WITHOUT RAINFOREST we do not have oxygen to breathe. We do not have food to eat either as biodiversity collapses and precious pollinators are pushed to the brink of extinction. Indigenous people are on the front line of environmental destruction. If we protect them and their way of life, we protect everyone on this planet – even those of us living in urban areas.

It is difficult for most of us to make the connection intellectually, and emotionally without seeing the impact with our own eyes.

Highly prized Musang Durian or ‘Mao Shan Wang’, known as the King of the fruits.

Durian production in Malaysia is destroying the native Malaysian rainforest at an alarming rate and contributing to human rights abuses of the local indigenous people, the Orang Asli.

Durian is growing all over SE Asia but new wealthy markets in China and other SE Asian countries prize Malaysian Musang above all other types. Anyone who loves Durian knows that it has a kind of addictive quality- once you get the taste for it you will travel far and wide to get it. And business is booming as middle classes across Asia are willing to fork out top dollar for the so-called ‘King of the Fruits.’

A community from the Bateq tribe of Orang Asli in Malaysia.

As awareness grows about palm oil, private companies owned by very wealthy individuals switch to the prized Musang durian.

“The EU (European Union) is giving us problems (over palm oil) so we are changing our strategy a little,” said Hisham Mahmood, a durian fan and a director at publicly listed oil palm company PLS Plantations to Al Jazeera.

But it is not only palm oil plantations that switching to durian to sell to places such as China and Singapore, but fresh virgin forest is being logged and sold to grow durian.

Malaysian politicians are allowing this to happen, even defying international definitions of native forest and international regulations for their own gain. They say a tree is a tree.

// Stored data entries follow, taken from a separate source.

--- config.mk ---
export PLATFORM = sky130hd
export DESIGN_NAME = fetch_stage
export DESIGN_NICKNAME = d
export VERILOG_FILES = /design/src/rtl/pipe_pkg.sv /design/src/rtl/if_id_reg.sv /design/src/rtl/fetch_stage.sv
export SDC_FILE = /design/constraint.sdc
export NUM_CORES = 1
export LEC_CHECK = 0
export CORE_MARGIN = 2
export CORE_UTILIZATION = 28
export CTS_BUF_LIST = sky130_fd_sc_hd__clkbuf_8 sky130_fd_sc_hd__clkbuf_16
export DETAILED_ROUTE_END_ITERATION = 10
export PLACE_DENSITY = 0.49
export SYNTH_ARGS = -nofsm -noshare
export SYNTH_HDL_FRONTEND = slang
export SYNTH_SLANG_ARGS = --single-unit
export TNS_END_PERCENT = 50
--- constraint.sdc ---
create_clock -name clk -period 2.7 [get_ports clk]
set_input_delay 0.54 -clock clk [delete_from_list [all_inputs] [get_ports clk]]
set_output_delay 0.54 -clock clk [all_outputs]
set_load 0.05 [all_outputs]
--- src/rtl/pipe_pkg.sv ---
// Types and constants shared by the fetch stage and the decode side of the pipeline.
package pipe_pkg;

  // Fetch controller states.
  typedef enum logic [1:0] {
    REQ   = 2'd0,
    WAIT  = 2'd1,
    HOLD  = 2'd2,
    DRAIN = 2'd3
  } fetch_state_t;

  // addi x0,x0,0 -- the bubble placed in IF/ID.
  localparam logic [31:0] NOP_INSTR = 32'h0000_0013;

  // Default PC after reset.
  localparam logic [31:0] RESET_PC = 32'h0000_0000;

  // IF/ID pipeline register contents, also consumed by decode.
  typedef struct packed {
    logic [31:0] instr;
    logic [31:0] pc;
    logic        valid;
  } if_id_t;

endpackage

--- src/rtl/if_id_reg.sv ---
// IF/ID pipeline register: flush beats write-enable, write-enable beats load.
module if_id_reg
  import pipe_pkg::*;
#(
  parameter logic [31:0] BUBBLE_INSTR = NOP_INSTR
) (
  input  logic        clk,
  input  logic        rst,
  input  logic        flush,
  input  logic        write_en,
  input  logic        load,
  input  logic [31:0] load_instr,
  input  logic [31:0] load_pc,
  output if_id_t      q
);

  // Register update: reset/flush clear to a bubble, a held register keeps
  // everything, an empty slot becomes a bubble but keeps the last pc.
  always_ff @(posedge clk) begin
    if (rst || flush) begin
      q.instr <= BUBBLE_INSTR;
      q.pc    <= '0;
      q.valid <= 1'b0;
    end else if (write_en) begin
      if (load) begin
        q.instr <= load_instr;
        q.pc    <= load_pc;
        q.valid <= 1'b1;
      end else begin
        q.instr <= BUBBLE_INSTR;
        q.valid <= 1'b0;
      end
    end
  end

endmodule

--- src/rtl/fetch_stage.sv ---
// Instruction fetch stage: owns the PC, runs a single-outstanding-request
// memory handshake, buffers a response while decode is stalled, and feeds IF/ID.
module fetch_stage #(
  parameter logic [31:0] RESET_PC  = pipe_pkg::RESET_PC,
  parameter logic [31:0] NOP_INSTR = pipe_pkg::NOP_INSTR
) (
  input  logic        clk,
  input  logic        rst,
  input  logic        pc_write,
  input  logic        if_id_write,
  input  logic        flush,
  input  logic [31:0] redirect_pc,
  output logic        imem_req,
  output logic [31:0] imem_addr,
  input  logic        imem_gnt,
  input  logic        imem_rvalid,
  input  logic [31:0] imem_rdata,
  output logic [31:0] if_id_instr,
  output logic [31:0] if_id_pc,
  output logic        if_id_valid
);

  pipe_pkg::fetch_state_t state_reg, state_next;
  logic [31:0]            pc_reg, pc_next;
  logic [31:0]            skid_reg, skid_next;
  logic [31:0]            redirect_aligned;
  logic                   advance;
  logic                   deliver;
  logic [31:0]            deliver_instr;
  pipe_pkg::if_id_t       if_id;

  // A mismatched stall pair is treated as a stall.
  assign advance          = pc_write & if_id_write;
  assign redirect_aligned = redirect_pc & ~32'h3;
  assign imem_addr        = pc_reg;

  // Next-state, PC, skid buffer and delivery decode. A request that is being
  // redirected this cycle is withdrawn so memory never accepts a fetch the
  // controller is about to abandon.
  always_comb begin
    state_next    = state_reg;
    pc_next       = pc_reg;
    skid_next     = skid_reg;
    deliver       = 1'b0;
    deliver_instr = imem_rdata;
    imem_req      = 1'b0;
    case (state_reg)
      pipe_pkg::REQ: begin
        imem_req = ~flush & ~rst;
        if (flush) begin
          pc_next = redirect_aligned;
        end else if (imem_gnt) begin
          state_next = pipe_pkg::WAIT;
        end
      end
      pipe_pkg::WAIT: begin
        if (flush) begin
          pc_next    = redirect_aligned;
          state_next = imem_rvalid ? pipe_pkg::REQ : pipe_pkg::DRAIN;
        end else if (imem_rvalid) begin
          if (advance) begin
            deliver    = 1'b1;
            pc_next    = pc_reg + 32'd4;
            state_next = pipe_pkg::REQ;
          end else begin
            skid_next  = imem_rdata;
            state_next = pipe_pkg::HOLD;
          end
        end
      end
      pipe_pkg::HOLD: begin
        if (flush) begin
          pc_next    = redirect_aligned;
          state_next = pipe_pkg::REQ;
        end else if (advance) begin
          deliver       = 1'b1;
          deliver_instr = skid_reg;
          pc_next       = pc_reg + 32'd4;
          state_next    = pipe_pkg::REQ;
        end
      end
      pipe_pkg::DRAIN: begin
        if (flush) begin
          pc_next = redirect_aligned;
        end
        if (imem_rvalid) begin
          state_next = pipe_pkg::REQ;
        end
      end
      default: begin
        state_next = pipe_pkg::REQ;
      end
    endcase
  end

  // State, PC and skid buffer registers.
  always_ff @(posedge clk) begin
    if (rst) begin
      state_reg <= pipe_pkg::REQ;
      pc_reg    <= RESET_PC;
      skid_reg  <= '0;
    end else begin
      state_reg <= state_next;
      pc_reg    <= pc_next;
      skid_reg  <= skid_next;
    end
  end

  if_id_reg #(
    .BUBBLE_INSTR(NOP_INSTR)
  ) u_if_id_reg (
    .clk       (clk),
    .rst       (rst),
    .flush     (flush),
    .write_en  (if_id_write),
    .load      (deliver),
    .load_instr(deliver_instr),
    .load_pc   (pc_reg),
    .q         (if_id)
  );

  assign if_id_instr = if_id.instr;
  assign if_id_pc    = if_id.pc;
  assign if_id_valid = if_id.valid;

  // The hazard unit must drive both stall enables together.
  stall_pair_legal: assert property (@(posedge clk) disable iff (rst)
    (pc_write == if_id_write));

endmodule
**config.mk**
```make
export PLATFORM = sky130hd
export DESIGN_NAME = cdb_arbiter
export DESIGN_NICKNAME = d
export VERILOG_FILES = /design/src/rtl/cdb_arbiter.sv
export SDC_FILE = /design/constraint.sdc
export NUM_CORES = 1
export LEC_CHECK = 0
export BUFFER_PORTS_ARGS = -buffer_cell sky130_fd_sc_hd__clkbuf_2
export CORE_MARGIN = 2
export CORE_UTILIZATION = 57
export DETAILED_ROUTE_END_ITERATION = 10
export HOLD_SLACK_MARGIN = 0.12
export MAX_ROUTING_LAYER = met4
export PLACE_DENSITY = 0.85
export RECOVER_POWER = 100
export SLEW_MARGIN = 20
export SYNTH_ARGS = -nofsm -noshare
export SYNTH_HDL_FRONTEND = slang
export SYNTH_SLANG_ARGS = --single-unit
export TNS_END_PERCENT = 1
```
**constraint.sdc**
```tcl
create_clock -name clock -period 9.4 [get_ports clock]
set_input_delay 0.47 -clock clock [delete_from_list [all_inputs] [get_ports clock]]
set_output_delay 0.47 -clock clock [all_outputs]
set_load 0.05 [all_outputs]
```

In the Malaysian peninsula, the federal government is taking the Kelantan government to court in order to protect the rights of the indigenous people. Apparently, this is a world first. But the corporations are rich and delay tactics are in their favour.

A Temier Orang Asli elder meets with human rights activist Siti Kasim, Chair for the committee for Orang Asli (COAR).

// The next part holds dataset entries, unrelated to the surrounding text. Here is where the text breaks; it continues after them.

## config.mk

```make
export PLATFORM = sky130hd
export DESIGN_NAME = mult_div_unit
export DESIGN_NICKNAME = d
export VERILOG_FILES = /design/src/rtl/mult_div_unit.sv
export SDC_FILE = /design/constraint.sdc
export NUM_CORES = 1
export LEC_CHECK = 0
export ABC_AREA = 1
export BUFFER_PORTS_ARGS = -buffer_cell sky130_fd_sc_hd__buf_2
export CORE_AREA = 10 10 192 194
export CTS_BUF_LIST = sky130_fd_sc_hd__clkbuf_8
export DETAILED_ROUTE_END_ITERATION = 10
export DIE_AREA = 0 0 202 204
export MAX_ROUTING_LAYER = met4
export PLACE_DENSITY = 0.83
export SLEW_MARGIN = 25
export SYNTH_ARGS = -nofsm -noshare
export SYNTH_HDL_FRONTEND = slang
export SYNTH_SLANG_ARGS = --single-unit
```

## constraint.sdc

```tcl
create_clock -name clk -period 3.75 [get_ports clk]
set_clock_uncertainty 0.15 [all_clocks]
set_input_delay 0.1875 -clock clk [delete_from_list [all_inputs] [get_ports clk]]
set_output_delay 0.1875 -clock clk [all_outputs]
set_load 0.05 [all_outputs]
```

## src/rtl/mult_div_unit.sv

```systemverilog
// mult_div_unit
// Iterative 32-bit multiply/divide unit for the multi-cycle MIPS datapath.
// Executes MULT, MULTU, DIV and DIVU in 34 cycles (1 start edge, 32 iterations,
// 1 sign-fix edge) and holds the 64-bit result in HI/LO. Also services MTHI/MTLO.
//
// state | meaning
// IDLE  | waiting for start; MTHI/MTLO writes accepted here
// CALC  | one shift-add / restoring-divide iteration per cycle, counter 31..0
// FIX   | sign correction, write hi/lo, pulse done
//
// Ports:
//   clk    in   1  clock, rising edge
//   rst    in   1  asynchronous reset, active low
//   start  in   1  begin operation selected by op on a, b (ignored while busy)
//   op     in   2  00 MULT, 01 MULTU, 10 DIV, 11 DIVU
//   a      in  32  multiplicand / dividend
//   b      in  32  multiplier / divisor
//   hi_we  in   1  MTHI: write wdata into HI (idle only)
//   lo_we  in   1  MTLO: write wdata into LO (idle only)
//   wdata  in  32  MTHI/MTLO data
//   hi     out 32  HI register (high product / remainder)
//   lo     out 32  LO register (low product / quotient)
//   busy   out  1  operation in progress
//   done   out  1  one-cycle pulse, new hi/lo valid
module mult_div_unit (
  input  logic        clk,
  input  logic        rst,
  input  logic        start,
  input  logic [1:0]  op,
  input  logic [31:0] a,
  input  logic [31:0] b,
  input  logic        hi_we,
  input  logic        lo_we,
  input  logic [31:0] wdata,
  output logic [31:0] hi,
  output logic [31:0] lo,
  output logic        busy,
  output logic        done
);

  typedef enum logic [1:0] {IDLE, CALC, FIX} state_t;

  state_t      state;
  logic [4:0]  cnt;
  logic        is_div;
  logic        sign_a;
  logic        sign_b;
  logic [31:0] opnd;     // multiplicand |a| for multiply, divisor |b| for divide
  logic [31:0] a_orig;   // raw dividend, returned in hi on divide by zero
  logic [63:0] acc;      // {upper, multiplier} or {remainder, dividend/quotient}

  // Start-edge operand preparation
  logic        st_sa, st_sb;
  logic [31:0] st_ma, st_mb;

  always_comb begin
    st_sa = ~op[0] & a[31];
    st_sb = ~op[0] & b[31];
    st_ma = st_sa ? (~a + 32'd1) : a;
    st_mb = st_sb ? (~b + 32'd1) : b;
  end

  // One iteration
  logic [32:0] mul_sum;
  logic [32:0] div_shift;
  logic        div_ge;
  logic [31:0] div_sub;
  logic [63:0] acc_next;

  always_comb begin
    mul_sum   = {1'b0, acc[63:32]} + (acc[0] ? {1'b0, opnd} : 33'd0);
    div_shift = {acc[63:32], acc[31]};
    div_ge    = div_shift >= {1'b0, opnd};
    // When div_ge holds the difference is below the divisor, so 32 bits suffice
    div_sub   = div_shift[31:0] - opnd;
    if (is_div)
      acc_next = {(div_ge ? div_sub : div_shift[31:0]), acc[30:0], div_ge};
    else
      acc_next = {mul_sum, acc[31:1]};
  end

  // Sign correction and final result
  logic [63:0] prod_fix;
  logic [31:0] quo_fix;
  logic [31:0] rem_fix;
  logic [31:0] fix_hi;
  logic [31:0] fix_lo;

  always_comb begin
    prod_fix = (sign_a ^ sign_b) ? (~acc + 64'd1) : acc;
    quo_fix  = (sign_a ^ sign_b) ? (~acc[31:0] + 32'd1) : acc[31:0];
    rem_fix  = sign_a ? (~acc[63:32] + 32'd1) : acc[63:32];
    if (!is_div) begin
      fix_hi = prod_fix[63:32];
      fix_lo = prod_fix[31:0];
    end else if (opnd == 32'd0) begin
      fix_hi = a_orig;
      fix_lo = 32'hFFFF_FFFF;
    end else begin
      fix_hi = rem_fix;
      fix_lo = quo_fix;
    end
  end

  always_ff @(posedge clk or negedge rst) begin
    if (!rst) begin
      state  <= IDLE;
      cnt    <= 5'd0;
      is_div <= 1'b0;
      sign_a <= 1'b0;
      sign_b <= 1'b0;
      opnd   <= 32'd0;
      a_orig <= 32'd0;
      acc    <= 64'd0;
      hi     <= 32'd0;
      lo     <= 32'd0;
      busy   <= 1'b0;
      done   <= 1'b0;
    end else begin
      done <= 1'b0;
      case (state)
        IDLE: begin
          if (hi_we) hi <= wdata;
          if (lo_we) lo <= wdata;
          if (start) begin
            is_div <= op[1];
            sign_a <= st_sa;
            sign_b <= st_sb;
            a_orig <= a;
            opnd   <= op[1] ? st_mb : st_ma;
            acc    <= {32'd0, (op[1] ? st_ma : st_mb)};
            cnt    <= 5'd31;
            busy   <= 1'b1;
            state  <= CALC;
          end
        end
        CALC: begin
          acc <= acc_next;
          if (cnt == 5'd0)
            state <= FIX;
          else
            cnt <= cnt - 5'd1;
        end
        FIX: begin
          hi    <= fix_hi;
          lo    <= fix_lo;
          done  <= 1'b1;
          busy  <= 1'b0;
          state <= IDLE;
        end
        default: begin
          busy  <= 1'b0;
          state <= IDLE;
        end
      endcase
    end
  end

endmodule

```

This rapid destruction of forests is driven to feed our insatiable appetites for everything from furniture to face creams to fruits. Durian is just the latest boom to add to a long list of produce grown in the global south.

Rapidly growing sectors like Musang Durian are no better than their predecessors in mining and palm oil – rife with systemic corruption, thugs, and expensive lawyers able to use delay tactics in the courts against NGOs.

There are many reported cases across the peninsula where companies use thugs to intimidate Orang Asli youth activists to move them off land that has been protected under British treaties – whilst using other impoverished Orang Asli as cheap day labour to log and tend to plantations heavily guarded with CCTV, security and helipads. There are people getting very rich from Durian, but there are few benefits for the Orang Asli as their land, health, identity and rights are stripped away.

The large flying fox is also known as the Malaysian flying fox, large fruit bat, kalang, or kalong, is a megabat in the family Pteropodidae.

Orang Asli elders are reporting how logging is infringing on their land – and what is worse, the logging is licensed by government officials. Yet this short termism is a threat to itsself – it’s a matter of decades before the durian industry cannibalizes itself along with other local agriculture by destroying the pollinators cheap Orang Asli labour it relies on.

“That’s them at it again,” says an Orang Asli man in his 40s who has lived at the village all his life. “Clearing forests to make way for more durian farms. The sound gets louder each day.”

They are rapidly cutting native forest with no intention of stopping. By buying Musang Durian without knowing it’s source – we may be participating in human rights violations as well as the mass destruction of biodiversity.